Aliás Jaime Cortesão dedicou-lhe um poema intitulado “Romance do Homem da Boca Fechada, homenageando a sua atitude durante os interrogatórios a que foi submetido pela polícia política. O poema circulou clandestinamente nos anos 30 do século XX, durante o Estado Novo, tendo sido publicado, em 1937, no jornal “Avante!”, órgão clandestino do Partido Comunista Português.

“Quando as tropas franquistas chegaram a Barcelona, o meu avô passou a fronteira, primeiro foi para um campo em Argelès-sur-mer, depois foi transferido para Gurs. Aqui em Gurs, entrou nos grupos de trabalho ditos voluntários – que não eram voluntários coisíssima nenhuma – e apanhou uma tuberculose” explica José Rebelo depois da inauguração da placa de Gurs.
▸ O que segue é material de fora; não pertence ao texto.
File: design.v
module sqrt_u32
	#(
			parameter  DATA_WIDTH = 32,
			parameter  Q_WIDTH = DATA_WIDTH/2,
			parameter  R_WIDTH = Q_WIDTH + 1	)
	(
	input	wire clk,
	input	wire rst_n,
	input	wire valid_in,
	input	wire [DATA_WIDTH-1:0]	data_i,
	output	reg	valid_out,
	output	reg	[Q_WIDTH-1:0]	data_o
    );
	reg 	[DATA_WIDTH-1:0] D  [Q_WIDTH:1];
	reg 	[Q_WIDTH-1:0] Q_z	[Q_WIDTH:1]; 
	reg	 	[Q_WIDTH-1:0] Q_q	[Q_WIDTH:1];
	reg 	valid_flag		    [Q_WIDTH:1];
	always@(posedge	clk or negedge	rst_n)
		begin
			if(!rst_n)
				begin
					D[Q_WIDTH] <= 0;
					Q_z[Q_WIDTH] <= 0;
					Q_q[Q_WIDTH] <= 0;
					valid_flag[Q_WIDTH] <= 0;
				end
			else if(valid_in)
				begin
					D[Q_WIDTH] <= data_i;   
					Q_z[Q_WIDTH] <= {1'b1,{(Q_WIDTH-1){1'b0}}};  
					Q_q[Q_WIDTH] <= 0;  
					valid_flag[Q_WIDTH] <= 1;
				end
			else
				begin
					D[Q_WIDTH] <= 0;
					Q_z[Q_WIDTH] <= 0;
					Q_q[Q_WIDTH] <= 0;
					valid_flag[Q_WIDTH] <= 0;
				end
		end
		generate
			genvar i;
				for(i=Q_WIDTH-1;i>=1;i=i-1)
					begin
						always@(posedge clk or negedge	rst_n)
							begin
								if(!rst_n)
									begin
										D[i] <= 0;
										Q_z[i] <= 0;
										Q_q[i] <= 0;
										valid_flag[i] <= 0;
									end
								else	if(valid_flag[i+1])
									begin
										if(Q_z[i+1]*Q_z[i+1] > D[i+1])
											begin
												Q_z[i] <= {Q_q[i+1][Q_WIDTH-1:i],1'b1,{{i-1}{1'b0}}};
												Q_q[i] <= Q_q[i+1];
											end
										else
											begin
												Q_z[i] <= {Q_z[i+1][Q_WIDTH-1:i],1'b1,{{i-1}{1'b0}}};
												Q_q[i] <= Q_z[i+1];
											end
										D[i] <= D[i+1];
										valid_flag[i] <= 1;
									end
								else
									begin
										valid_flag[i] <= 0;
										D[i] <= 0;
										Q_q[i] <= 0;
										Q_z[i] <= 0;
									end
							end
					end
		endgenerate
		always@(posedge	clk or negedge	rst_n) 
			begin
				if(!rst_n)
					begin
						data_o <= 0;
						valid_out <= 0;
					end
				else	if(valid_flag[1])
					begin
						if(Q_z[1]*Q_z[1] > D[1])
							begin
								data_o <= Q_q[1];
								valid_out <= 1;
							end
						else
							begin
								data_o <= {Q_q[1][Q_WIDTH-1:1],Q_z[1][0]};
								valid_out <= 1;
							end
					end
				else
					begin
						data_o <= 0;
						valid_out <= 0;
					end
			end
endmodule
Foi recambiado doente para Portugal, nos anos 40, e foi apanhado de novo pela polícia política portuguesa. “Como estava tuberculoso, as prisões foram substituídas pelos sanatórios, onde ficou mais de 10 anos, até ser dado por curado em 1953”.

Jaime Rebelo teve 5 netos, mas José Rebelo era o mais velho. “Era comigo que o meu avô falava muito, ele dava-me aquelas leituras habituais dos anarcossindicalistas da época, Emile Zola, Victor Hugo, Maxime Gorky. O início da minha idade adulta foi com estas leituras que o meu avô me ia dando e sobre as quais eu depois discutia com ele”. Aliás, Jaime Rebelo deu o nome a um dos filhos de Emilio Zola…

Jovem jornalista no República, José Rebelo conseguiu que o avô fosse contratado para revisor de textos do jornal. “Foi, creio eu, o único trabalho fixo que teve na sua vida. Com 20 anos era pescador em Setúbal, mas depois quando começou a ser preso, com a Guerra civil, Gurs e tudo isso… foram mais de 20 anos de vida e o primeiro lugar que teve fixo foi como revisor do República até à sua morte em janeiro de 1975”.

“Um dia, o meu avô veio a minha casa e trouxe-me todas as cartas que ele tinha mandado para a minha avó, que a minha avó tinha enviado para ele e o correio que ele também tinha trocado com uma senhora espanhola que ele conheceu quando estava em Barcelona” conta numa entrevista ao LusoJornal. “Ela era refugiada do País Basco, com quem se veio a casar depois de enviuvar. Casou com 75 anos de idade para pagar aquilo que ele considerava ser uma ‘dívida de gratidão’ em relação a esta senhora”.

Quando Jaime Rebelo veio para França, atravessou a fronteira com a amiga espanhola, mas perderam-se de vista nos campos de refugiados. “Até 1962 ninguém em Portugal sabia desta história, quando se recebeu uma carta daquele que é hoje meu tio, que também se chama Jaime Rebelo, a dizer que queria conhecer a família de Lisboa”. Aliás esta história foi objeto de uma peça de teatro chamada “Viva La Vida” do grupo de teatro A Barraca em Lisboa.

“Não quer dizer que eu partilhe as ideias anarcossindicalistas do meu avô. Com certeza há muitos aspetos com as quais eu estou em desacordo, o contexto político em que eu vivo é completamente diferente daquele onde viveu o meu avô, mas ele foi, digamos, a entidade que esteve na base da minha formação política, literária e tudo isso” resume José Rebelo. “E como sou herdeiro de toda essa parte documental que tem a ver com o meu avô, eu considerei que era um dever estar aqui presente nesta cerimónia no Camp de Gurs”.